SRE Metrics and KPIs
Track team effectiveness:
# Availability
100 * (
sum(rate(http_requests_total{code!~"5.."}[30d]))
/
sum(rate(http_requests_total[30d]))
)
# Mean Time to Detect (MTTD)
avg(alert_timestamp - incident_start_timestamp)
# Mean Time to Resolve (MTTR)
avg(incident_end_timestamp - incident_start_timestamp)
# Change Failure Rate
sum(failed_deployments) / sum(total_deployments)
# Deployment Frequency
count(deployments_total) / days
# Toil Ratio
sum(toil_hours) / sum(total_engineering_hours)
Track against industry benchmarks:
- Elite performers: Deploy multiple times per day, <1 hour MTTR, <15% change failure rate
- High performers: Deploy weekly, <1 day MTTR, <15% change failure rate
- Medium performers: Deploy monthly, <1 week MTTR, <30% change failure rate
Service Level Indicators (SLIs)
Choose SLIs that matter to users:
Availability SLI
# Request success rate
sum(rate(http_requests_total{code!~"5.."}[5m]))
/
sum(rate(http_requests_total[5m]))
Latency SLI
# 99th percentile latency
histogram_quantile(0.99,
rate(http_request_duration_seconds_bucket[5m])
)
Correctness SLI
# Data pipeline success rate
sum(rate(pipeline_tasks_total{status="success"}[5m]))
/
sum(rate(pipeline_tasks_total[5m]))
Freshness SLI
# Data age (for batch systems)
time() - max(data_last_updated_timestamp)
Error Budget Policy
Define what happens when error budget is exhausted:
error_budget_policy:
slo: 99.9%
window: 30d
actions:
- threshold: "100%" # Budget exhausted
actions:
- "Freeze all feature launches"
- "Focus entirely on reliability"
- "Daily leadership updates required"
- threshold: "50%" # Half budget consumed
actions:
- "Increase testing requirements"
- "Mandatory blameless postmortems"
- "Weekly reliability review"
- threshold: "25%" # Quarter budget used
actions:
- "Heightened change review"
- "Monitor error budget daily"
Conclusion
Effective Site Reliability Engineering requires:
- Clear SLOs that reflect user experience
- Error budgets that balance reliability and velocity
- Symptom-based alerting that reduces noise
- Toil automation to free up engineering time
- Sustainable on-call practices with clear runbooks
- Blameless postmortems that drive learning
- Capacity planning to prevent incidents
- Meaningful metrics that track team effectiveness
Start by defining SLOs for your most critical service, measure your error budget, and use it to drive prioritization decisions.
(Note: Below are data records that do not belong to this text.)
This design comes from an exercise in tuning for small area and a short achievable clock period on the open sky130 flow, not from production work. The RTL was checked by simulation tests, not by an equivalence proof against the original design. Power is estimated from default activity; no workload was simulated.

==> flow/design.v <==
module xf_add_front (
    input  wire [159:0] a,
    input  wire [159:0] b,
    output wire [10:0]  d_ab,     
    output wire [9:0]   d_ba,     
    output wire [1:0]   cls,
    output wire         finite,
    output wire         sat,
    output wire         inex,
    output wire         invalid
);
    wire a_bad = (a[143:137] != 7'h00 && a[143:137] != 7'h7f) ||
                 (a[151:148] != 4'd0) || (a[159:152] != 8'd0);
    wire b_bad = (b[143:137] != 7'h00 && b[143:137] != 7'h7f) ||
                 (b[151:148] != 4'd0) || (b[159:152] != 8'd0);
    wire [1:0] a_cls = a_bad ? 2'd1 : a[145:144];
    wire [1:0] b_cls = b_bad ? 2'd1 : b[145:144];
    wire a_nan = (a_cls == 2'd1);
    wire b_nan = (b_cls == 2'd1);
    wire inf_mix = a_cls[1] & b_cls[1] & (a_cls[0] ^ b_cls[0]);
    assign finite  = (a_cls == 2'd0) & (b_cls == 2'd0);
    assign cls     = (a_nan | b_nan | inf_mix) ? 2'd1 :
                     (a_cls != 2'd0) ? a_cls : b_cls;
    assign invalid = a_bad | b_bad | (inf_mix & ~a_nan & ~b_nan);
    assign sat     = a[146] | b[146];
    assign inex    = a[147] | b[147];
    wire [9:0]  ga = a[137:128];
    wire [9:0]  gb = b[137:128];
    wire [10:0] d_ba_w = {gb[9], gb} - {ga[9], ga};
    assign d_ab = {ga[9], ga} - {gb[9], gb};
    assign d_ba = d_ba_w[9:0];
endmodule
module xf_add_align (
    input  wire [127:0] va,
    input  wire [127:0] vb,
    input  wire [10:0]  d_ab,     
    input  wire [9:0]   d_ba,     
    input  wire [9:0]   ga,
    input  wire [9:0]   gb,
    output wire [9:0]   g,        
    output wire [127:0] big,      
    output wire [127:0] y,        
    output wire         lost
);
    wire       a_ge = ~d_ab[10];
    wire [9:0] sh   = a_ge ? d_ab[9:0] : d_ba;
    assign g = a_ge ? ga : gb;
    assign big = a_ge ? va : vb;
    wire [127:0] v = a_ge ? vb : va;
    wire       clamp = |sh[9:7];
    wire [6:0] n     = sh[6:0] | {7{clamp}};
    wire [127:0] x [0:7];
    wire [7:0]   l;
    assign x[0] = v;
    assign l[0] = clamp & v[127];
    genvar k;
    generate
        for (k = 0; k < 7; k = k + 1) begin : g_st
            localparam integer S = 64 >> k;
            assign x[k+1] = n[6-k] ? {{S{x[k][127]}}, x[k][127:S]} : x[k];
            assign l[k+1] = l[k] | (n[6-k] & |x[k][S-1:0]);
        end
    endgenerate
    assign y    = x[7];
    assign lost = l[7];
endmodule
module xf_add_sum (
    input  wire [127:0] a,
    input  wire [127:0] b,
    output wire [127:0] sum,
    output wire         ovf_pos,
    output wire         ovf_neg
);
    wire c_top;
    xf_bk #(.N(128), .L(7)) u_add (.a(a), .b(b), .cin(1'b0),
                                   .s(sum), .cout(c_top));
    wire s128 = a[127] ^ b[127] ^ c_top;
    assign ovf_pos = ~s128 & sum[127];
    assign ovf_neg = s128 & ~sum[127];
endmodule
module xf_add_sat (
    input  wire [127:0] sum,
    input  wire         ovf_pos,
    input  wire         ovf_neg,
    input  wire         finite,
    output wire [127:0] v
);
    assign v = {128{finite}} &
               {sum[127] & ~ovf_pos | ovf_neg,
                (sum[126:0] | {127{ovf_pos}}) & ~{127{ovf_neg}}};
endmodule
module xf_bk #(
    parameter N = 64,
    parameter L = 6
) (
    input  wire [N-1:0] a,
    input  wire [N-1:0] b,
    input  wire         cin,
    output wire [N-1:0] s,
    output wire         cout
);
    wire [N-1:0] p = a ^ b;
    wire [N-1:0] gu [0:L];
    wire [N-1:0] pu [0:L];
    assign gu[0] = (a & b) | {{(N-1){1'b0}}, p[0] & cin};
    assign pu[0] = p;
    genvar l, i;
    generate
        for (l = 0; l < L; l = l + 1) begin : up
            for (i = 0; i < N; i = i + 1) begin : b
                if ((i + 1) % (2 << l) == 0) begin : n
                    assign gu[l+1][i] = gu[l][i] | (pu[l][i] & gu[l][i - (1 << l)]);
                    assign pu[l+1][i] = pu[l][i] & pu[l][i - (1 << l)];
                end else begin : t
                    assign gu[l+1][i] = gu[l][i];
                    assign pu[l+1][i] = pu[l][i];
                end
            end
        end
    endgenerate
    wire [N-1:0] gd [0:L];
    assign gd[L] = gu[L];
    generate
        for (l = L - 1; l >= 0; l = l - 1) begin : dn
            for (i = 0; i < N; i = i + 1) begin : b
                if ((i + 1) % (2 << l) == (1 << l) && i >= (2 << l)) begin : n
                    assign gd[l][i] = gd[l+1][i] | (pu[l][i] & gd[l+1][i - (1 << l)]);
                end else begin : t
                    assign gd[l][i] = gd[l+1][i];
                end
            end
        end
    endgenerate
    assign s    = p ^ {gd[0][N-2:0], cin};
    assign cout = gd[0][N-1];
endmodule
module xf_add (
    input  wire         clk,
    input  wire         rst,
    input  wire         in_valid,
    input  wire [159:0] in_a,
    input  wire [159:0] in_b,
    output reg          out_valid,
    output reg  [159:0] out_s,
    output reg  [2:0]   out_flags    
);
    wire [10:0]  p1_d_ab;
    wire [9:0]   p1_d_ba;
    wire [1:0]   p1_cls;
    wire         p1_finite, p1_sat, p1_inex, p1_invalid;
    xf_add_front u_front (
        .a(in_a), .b(in_b),
        .d_ab(p1_d_ab), .d_ba(p1_d_ba),
        .cls(p1_cls), .finite(p1_finite), .sat(p1_sat), .inex(p1_inex),
        .invalid(p1_invalid)
    );
    reg         r1_valid;
    reg [127:0] r1_va, r1_vb;
    reg [10:0]  r1_d_ab;
    reg [9:0]   r1_d_ba;
    reg [9:0]   r1_ga, r1_gb;
    reg [1:0]   r1_cls;
    reg         r1_finite, r1_sat, r1_inex, r1_invalid;
    always @(posedge clk) begin
        if (rst)
            r1_valid <= 1'b0;
        else
            r1_valid <= in_valid;
        r1_va      <= in_a[127:0];
        r1_vb      <= in_b[127:0];
        r1_d_ab    <= p1_d_ab;
        r1_d_ba    <= p1_d_ba;
        r1_ga      <= in_a[137:128];
        r1_gb      <= in_b[137:128];
        r1_cls     <= p1_cls;
        r1_finite  <= p1_finite;
        r1_sat     <= p1_sat;
        r1_inex    <= p1_inex;
        r1_invalid <= p1_invalid;
    end
    wire [127:0] p2_big, p2_al;
    wire [9:0]   p2_g;
    wire         p2_lost;
    xf_add_align u_align (
        .va(r1_va), .vb(r1_vb), .d_ab(r1_d_ab), .d_ba(r1_d_ba), .ga(r1_ga), .gb(r1_gb), .g(p2_g),
        .big(p2_big), .y(p2_al), .lost(p2_lost)
    );
    reg         r2_valid;
    reg [127:0] r2_big, r2_al;
    reg         r2_lost;
    reg [9:0]   r2_g;
    reg [1:0]   r2_cls;
    reg         r2_finite, r2_sat, r2_inex, r2_invalid;
    always @(posedge clk) begin
        if (rst)
            r2_valid <= 1'b0;
        else
            r2_valid <= r1_valid;
        r2_big     <= p2_big;
        r2_al      <= p2_al;
        r2_lost    <= p2_lost;
        r2_g       <= p2_g;
        r2_cls     <= r1_cls;
        r2_finite  <= r1_finite;
        r2_sat     <= r1_sat;
        r2_inex    <= r1_inex;
        r2_invalid <= r1_invalid;
    end
    wire [127:0] p3_sum;
    wire         p3_ovf_pos, p3_ovf_neg;
    xf_add_sum u_sum (
        .a(r2_big), .b(r2_al),
        .sum(p3_sum), .ovf_pos(p3_ovf_pos), .ovf_neg(p3_ovf_neg)
    );
    reg         r3_valid;
    reg [127:0] r3_sum;
    reg         r3_ovf_pos, r3_ovf_neg, r3_lost;
    reg [9:0]   r3_g;
    reg [1:0]   r3_cls;
    reg         r3_finite, r3_sat, r3_inex, r3_invalid;
    always @(posedge clk) begin
        if (rst)
            r3_valid <= 1'b0;
        else
            r3_valid <= r2_valid;
        r3_sum     <= p3_sum;
        r3_ovf_pos <= p3_ovf_pos;
        r3_ovf_neg <= p3_ovf_neg;
        r3_lost    <= r2_lost;
        r3_g       <= r2_g;
        r3_cls     <= r2_cls;
        r3_finite  <= r2_finite;
        r3_sat     <= r2_sat;
        r3_inex    <= r2_inex;
        r3_invalid <= r2_invalid;
    end
    wire [127:0] v;
    wire         ovf  = r3_finite & (r3_ovf_pos | r3_ovf_neg);
    wire         lost = r3_finite & r3_lost;
    xf_add_sat u_sat (
        .sum(r3_sum), .ovf_pos(r3_ovf_pos), .ovf_neg(r3_ovf_neg),
        .finite(r3_finite), .v(v)
    );
    always @(*) begin
        out_valid = r3_valid;
        out_s     = {12'd0, r3_inex | lost, r3_sat | ovf, r3_cls,
                     {6{r3_finite & r3_g[9]}}, {10{r3_finite}} & r3_g, v};
        out_flags = {r3_invalid, ovf, lost};
    end
endmodule
==> flow/flow/run.sh <==
#!/bin/bash
# The standard layout, with timing repair (after CTS and after global
# routing) aiming for setup slack of at least 8 ns at the design's period.
set -euo pipefail
bash standard.sh SETUP_SLACK_MARGIN=8 finish > standard_flow.log 2>&1
==> flow/standard.sh <==
#!/bin/bash
# synth_recipe.tcl (not shown) runs the flow's synth.tcl, then flattens the netlist and writes it again
# the make line also repeats each setting of config.mk as NAME=value (left out here)
make -C /OpenROAD-flow-scripts/flow DESIGN_CONFIG=/design/flow/config.mk WORK_HOME=/design/flow/orfs CLKGATE_MAP_FILE= SYNTH_SCRIPT=/design/flow/synth_recipe.tcl "${@:-finish}"
==> flow/config.mk <==
export PLATFORM = sky130hd
export DESIGN_NAME = xf_add
export DESIGN_NICKNAME = xf_add
export VERILOG_FILES = /design/flow/design.v
export SDC_FILE = /design/flow/constraint.sdc
export NUM_CORES = 4
export LEC_CHECK = 0
export CAP_MARGIN = 20
export CORE_MARGIN = 2
export CORE_UTILIZATION = 55
export SLEW_MARGIN = 20
==> flow/constraint.sdc <==
create_clock -name core_clock -period 12.0 [get_ports {clk}]
set_input_delay 2.4000 -clock core_clock [delete_from_list [all_inputs] [get_ports {clk}]]
set_output_delay 2.4000 -clock core_clock [all_outputs]
set_load 0.01 [all_outputs]
==> results of run 1 <==
==> how the worst max path moves through the flow <==
| stage | from | endpoint |
|---|---|---|
| final | r3_ovf_neg | out_s[5] |
| after global routing | r3_ovf_neg | out_s[62] |
| after CTS | r3_ovf_neg | out_s[39] |
| after detailed placement | r1_d_ab[10] | r2_al[34] |
| after global placement | r1_d_ab[10] | r2_al[0] |
| after floorplan | in_a[128] | r1_d_ab[10] |
==> sequential cells by signal (all words and copies together) (netlist names), 2 cells and up <==
name     cells
r2_g        10
r1_d_ab     10
r1_cls       2
r3_g        10
r1_d_ba     10
r1_vb      128
r1_gb       10
r2_cls       2
r3_sum     128
r2_al      128
r3_cls       2
r1_ga       10
r2_big     128
r1_va      128
==> what timing repair did <==
action | 4_1_cts | 5_1_grt
setup buffers | 64 | 77
endpoints found under the setup margin | 333 | 264
cloned | 22 | 12
hold buffers | 0 | 0
gates resized for setup | 768 | 448
pin swaps | 35 | 97
==> cells by family after synthesis <==
| group | synth area share |
|---|---|
| and+or+nand+nor | 0.0993 |
| AOI/OAI and AO/OA | 0.139 |
| DFF | 0.399 |
| muxes | 0.210 |
| buffers and inverters | 0.0467 |
| adders and majority gates | 0.0866 |
| xor gates and xnor gates | 0.0195 |
| other | 0.000103 |
==> critical path, stage by stage (launching register included) <==
cell and delay (ps):
dfxtp_4 350, nand2b_4 190, buf_12 160, buf_6 110
buf_6 130, buf_16 150, buf_6 120, nor2_4 140
buf_6 120
==> per-stage QoR <==
| stage | utilization | hold slack (ps) | instances |
|---|---|---|---|
| finish | 0.736 | 327 | 5133 |
| global route | 0.736 | 334 | 5126 |
| CTS | 0.700 | 326 | 5037 |
| detailed placement | 0.634 | 313 | 4817 |
| global placement | 0.634 | 310 | 4817 |
| floorplan | - | 310 | 3660 |
==> per-layer routing <==
| layer | wire length [µm] | GRT usage | vias to the layer above |
|---|---|---|---|
| met4 | 11200 | 0.252 | 2 |
| met3 | 16800 | 0.0940 | 539 |
| met5 | 9 | 0 | - |
| li1 | - | - | 14300 |
| met1 | 59900 | 0.538 | 16400 |
| met2 | 69500 | 0.636 | 2228 |
==> report_power, final <==
part           switching, W  internal [W]
Sequential         0.000386       0.00301
Combinational       0.00271       0.00187
Clock               0.00100       0.00152
Total               0.00410       0.00640
==> cell usage in the layout, fill, tap and decap left out, drive strengths merged, types with 12 or more instances in the layout <==
cell,instances
a211o,14
a211oi,32
a21o,60
a21oi,126
a221oi,16
a22oi,29
a311oi,13
a31o,17
a31oi,41
and2,21
buf,362
clkbuf,120
clkdlybuf4s50,320
clkinv,14
conb,12
dfxtp,725
fa,66
ha,146
inv,133
mux2,296
mux2i,412
nand2,173
nand2b,22
nand3,44
nand4,37
nor2,370
nor2b,12
nor3,26
nor4,39
o211ai,54
o21a,20
o21ai,167
o21bai,15
o221ai,37
o22ai,32
or2,13
xnor2,35
xor2,46
==> cell type report <==
class / instances / area, µm²
Tap cell: 864 / 1080
Antenna cell: 7 / 17.5
Multi-Input combinational cell: 2567 / 21900
Sequential cell: 725 / 14500
Clock inverter: 31 / 487
Timing Repair Buffer: 706 / 7600
Fill cell: 4174 / 17300
Inverter: 130 / 495
Clock buffer: 103 / 2190
==> impl_metrics.csv, run 1 <==
group,metric,value,unit
power,p_leak,19.5,nW
yosys,synth_cells,3649,
routing,wl_per_cell,30.7,µm
clock_network,cts_buffers,75,
yosys,yosysTopAreaCellShare,0.399,
sta,fmax,220,MHz
placement,dp_hpwl,104,mm
sta,fin_skew,25.1,ps
yosys,synth_area_leaders,"dfxtp_1, mux2i_1, mux2_2",
sta,worstMarginPinSlew,1180,ps
power,power,0.0105,W
clock_network,clock_sinks,725,
sta,setup_viol,0,
floorplanning,pin_count,487,
grt,grt_pass1_vias,32000,
setup_path,critPathLaunchType,"flop",
yosys,yosys_warnings,3,
setup_path,worst_ep_required_time,9600,ps
yosys,synth_top_area_cell,"dfxtp_1",
floorplanning,die_y,261,µm
power,p_per_area,218,mW/mm²
setup_path,reg2reg_from,"r2_al[27]",
placement,pre_cts_ws,6660,ps
setup_path,reg2reg_slack,7900,ps
power,peakVddDrop,191,µV
run_status,status,"timing/DRC/antenna clean",
clock_network,cts_tree,"done",
grt,grt_pass1_wl,209,mm
grt,grt_max_degree,76,
min_path,hp-start,"r1_invalid",
routing,antenna_left,0,
grt,gr-total-overflow,0,
sta,fin_crit_sh,0.378,
yosys,syn_avg_cell_area,9.96,µm²
yosys,synth_common_cells,"dfxtp_1, mux2i_1, nor2_1",
yosys,async_reset_ff_frac,0,
sta,layout_setup_ws,7460,ps
sta,relSlewSlack,0.193,
routing,vias_per_cell,6.52,
yosys,synthFlopType,"dfxtp_1",
clock_network,htree_levels,3,
yosys,synth.distinct_cells,84,
sta,period_needed,4540,ps
grt,grt_use_total,0.416,
setup_path,path_max_fanout,7,
routing,drt-total-wl,157,mm
yosys,yosysMostFrequentCell,"dfxtp_1",
yosys,synth_seq_area_share,0.399,
setup_path,end_kind,"output port",
routing,vias,33500,
placement,routabilityCongestion,1.03,
finish,final_area,0.0483,mm²
floorplanning,rows,94,
setup_path,cp.arrival,2140,ps
floorplanning,core,0.0656,mm²
min_path,whs_endpoint,"r2_invalid",
yosys,syn_area,0.0363,mm²
clock_network,cts.path.max_buffers,3,
finish,layout-drive-gt1-share,0.269,
sta,setup_tns,0,ps
setup_path,reg2reg_depth,16,
routing,drt_pass1_iterations,7,
setup_path,crit_type,"reg -> out",
routing,drc_errors,0,
yosys,synth_edf_count,0,
placement,numPortBuffers,474,
setup_path,rr_endpoint,"r3_ovf_neg",
clock_network,clock-root-buffer,"clkbuf_16",
finish,area_delta_synth_final,32.9,%
job,maxCapViolations,0,
grt,antenna_found_initial,8,
floorplanning,die_w,261,µm
finish,nNetsFinal,4740,
floorplanning,initial_core_util,0.554,
routing,drt_iter0_drc,4122,
placement,place_area,0.0416,mm²
sta,finalHoldViolCount,0,
clock_network,cts.reportedPaths.clkPinSlew,60,ps
min_path,hold_path_class,"reg -> reg",
min_path,holdPathStages,0,
clock_network,insertion_delay,640,ps
yosys,yosys_register_bits,725,
sta,rsz0062_at_grt,"yes",
floorplanning,fp.dieArea,0.0682,mm²
sta,drv_slew,0,
==> inputs of run 2 (changes only) <==
==> flow/flow/run.sh (replaced) <==
#!/bin/bash
# The standard layout, with timing repair (after CTS and after global
# routing) aiming for setup slack of at least 7 ns at the design's period.
set -euo pipefail
bash standard.sh SETUP_SLACK_MARGIN=7 finish > standard_flow.log 2>&1
==> run 2 against run 1 <==
Effect of this change: final area down 7.8%; final cell count down 3.3%; die area unchanged; non-clock buffer count down 162; combinational power down 15%; largest cell class unchanged.
==> impl_metrics.csv, run 2 <==
group,metric,value,unit
run_status,status,"timing/DRC/antenna clean",
sta,worstMarginPinSlew,1260,ps
clock_network,clock-root-buffer,"clkbuf_16",
routing,antenna_left,0,
sta,fin_crit_sh,0.425,
min_path,hold_path_class,"reg -> reg",
floorplanning,core,0.0656,mm²
job,maxCapViolations,0,
clock_network,cts.path.max_buffers,3,
clock_network,clock_sinks,725,
sta,rsz0062_at_grt,"yes",
power,p_sw_frac,0.380,
sta,finalHoldViolCount,0,
yosys,yosys_warnings,3,
setup_path,cp_slowest_cell,"mux2i_1",
routing,drt-total-wl,144,mm
sta,setup_tns,0,ps
routing,wl_per_cell,29.1,µm
power,p_sw,0.00373,W
routing,drt_iter0_drc,3331,
yosys,synthFlopType,"dfxtp_1",
yosys,syn_avg_cell_area,9.96,µm²
setup_path,reg2reg_from,"r1_d_ab[10]",
yosys,synth_area_leaders,"dfxtp_1, mux2i_1, mux2_2",
yosys,synth_top_area_cell,"dfxtp_1",
sta,fin_skew,39.9,ps
sta,period_needed,5100,ps
clock_network,htree_levels,3,
grt,grt_max_degree,83,
routing,drt_pass1_iterations,6,
sta,setup_viol,0,
placement,pre_cts_ws,6510,ps
setup_path,end_kind,"flop",
floorplanning,fp.dieArea,0.0682,mm²
routing,vias,31500,
finish,area_delta_synth_final,22.6,%
floorplanning,initial_core_util,0.554,
power,power.internal,0.00608,W
finish,postLayoutCoreUtil,0.679,
routing,vias_per_cell,6.35,
sta,drv_slew,0,
setup_path,reg2reg_depth,12,
floorplanning,die_y,261,µm
setup_path,rr_endpoint,"r2_al[7]",
floorplanning,pin_count,487,
yosys,yosysTopAreaCellShare,0.399,
finish,final_area,0.0445,mm²
yosys,synth_cells,3649,
power,p_per_area,220,mW/mm²
setup_path,crit_type,"reg -> reg",
sta,relSlewSlack,0.153,
power,p_leak,17.6,nW
setup_path,path_common_cell,"mux2i_1",
yosys,yosys_register_bits,725,
clock_network,cts_buffers,75,
yosys,syn_area,0.0363,mm²
placement,dp_hpwl,106,mm
finish,stdcell_count,4963,
placement,routabilityCongestion,1.00,
finish,final_common_cell,"dfxtp_1",
grt,grt_use_total,0.409,
setup_path,critPathLaunchType,"flop",
placement,place_area,0.0416,mm²
floorplanning,die_w,261,µm
yosys,synth_seq_area_share,0.399,
routing,drc_errors,0,
yosys,synth_edf_count,0,
setup_path,cp.arrival,5620,ps
yosys,async_reset_ff_frac,0,
clock_network,insertion_delay,650,ps
grt,antenna_found_initial,5,
setup_path,reg2reg_slack,6900,ps
yosys,yosysMostFrequentCell,"dfxtp_1",
floorplanning,rows,94,
clock_network,cts.reportedPaths.clkPinSlew,60,ps
sta,fmax,196,MHz
sta,layout_setup_ws,6900,ps
grt,grt_pass1_vias,31400,
power,seqPwrFrac,0.342,
setup_path,slowest_delay,580,ps
grt,grt_pass1_wl,206,mm
power,comb_power_share,0.396,
setup_path,path_max_fanout,50,
min_path,hp-start,"r2_g[1]",
min_path,whs_endpoint,"r3_g[1]",
grt,gr-total-overflow,0,
placement,placed_cells,4815,
setup_path,worst_ep_required_time,12520,ps
setup_path,crit_chain,"or4b_1, buf_4, o22ai_4, buf_6, buf_4, mux2i_1, mux2i_1, mux2i_1, mux2i_1, mux2i_1, a2bb2o_1, a221o_1",
finish,layout-drive-gt1-share,0.138,
clock_network,cts_hold_buf,0,
clock_network,cts_tree,"done",
min_path,holdPathStages,0,
power,clkPwrFrac,0.262,
yosys,synth.distinct_cells,84,
yosys,synth_common_cells,"dfxtp_1, mux2i_1, nor2_1",
power,peakVddDrop,191,µV
finish,nNetsFinal,4572,
finish,final_cell_mix,"dfxtp_1, clkdlybuf4s50_1, mux2i_1",
placement,numPortBuffers,474,
-- run 2: cell counts after synthesis --
No cell type changed its count.
-- run 2: critical path, delay by kind of cell (launching register included) --
| family | cells | cell delay (ps) |
|---|---|---|
| muxes | 5 | 1800 |
| buffers and inverters | 3 | 1310 |
| AOI/OAI and AO/OA | 3 | 800 |
| DFF | 1 | 490 |
| and+or+nand+nor | 1 | 480 |
-- run 2: per-layer routing --
metal	vias up	wire length (µm)	global-route usage
met4	2	7800	0.202
li1	13900	-	-
met3	403	13300	0.0876
met5	-	13	0
met1	15400	58100	0.529
met2	1775	65000	0.649
-- run 2: area by class of cell --
type / instances / area [µm²]
fillers: 4726 / 21100
multi-input cells: 2561 / 20300
flip-flops and latches: 725 / 14500
repair buffers: 544 / 5360
clock buffers: 102 / 2210
well taps: 864 / 1080
clock inverters: 35 / 542
inverters: 130 / 488
diodes: 2 / 5.00
-- run 2: what timing repair did --
action / CTS / global route
pin swaps: 0 / 0
gates cloned: 2 / 0
gates resized for setup: 17 / 15
setup endpoints to repair: 204 / 44
hold endpoints to repair: 0 / 0
buffers inserted: 3 / 3
-- run 2: through the flow --
stage               total power, W  hold slack [ps]
floorplan                  0.00572              310
global placement           0.00690              311
detailed placement         0.00702              314
CTS                        0.00968              329
global route                0.0102              333
finish                     0.00981              327
-- run 2: worst max-delay path by stage --
| stage | start | to |
|---|---|---|
| after floorplan | in_a[128] | r1_d_ab[10] |
| after global routing | r1_d_ab[10] | r2_al[0] |
| after global placement | r1_d_ab[10] | r2_lost |
| after CTS | r3_ovf_pos | out_s[52] |
| after detailed placement | r1_d_ab[10] | r2_lost |
| final | r1_d_ab[10] | r2_al[7] |
-- run 2: power by group through the flow --
stage               Clock (W)  Combinational [W]  Sequential [W]
CTS                   0.00258            0.00375         0.00335
finish                0.00257            0.00388         0.00336
global route          0.00267            0.00415         0.00339
floorplan                   0            0.00250         0.00322
global placement            0            0.00351         0.00339
detailed placement          0            0.00363         0.00339
-- run 2: kinds of logic (layout without fill, tap and decap cells) --
kind of cell / count (synthesis) / after routing / synth area share
buffers and inverters: 376 / 811 / 0.0467
DFF: 725 / 725 / 0.399
xor gates and xnor gates: 81 / 81 / 0.0195
adders and majority gates: 212 / 212 / 0.0866
and+or+nand+nor: 792 / 794 / 0.0993
muxes: 715 / 715 / 0.210
other: 1 / 14 / 0.000103
AOI/OAI and AO/OA: 747 / 747 / 0.139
Build a culture of reliability where incidents are learning opportunities, toil is actively eliminated, and engineering time is invested in improvements that prevent future incidents.
SRE is not just about tools and metrics—it’s about cultural change that values reliability as a feature, treats operational work as engineering problems, and continuously improves system resilience through thoughtful automation and observation.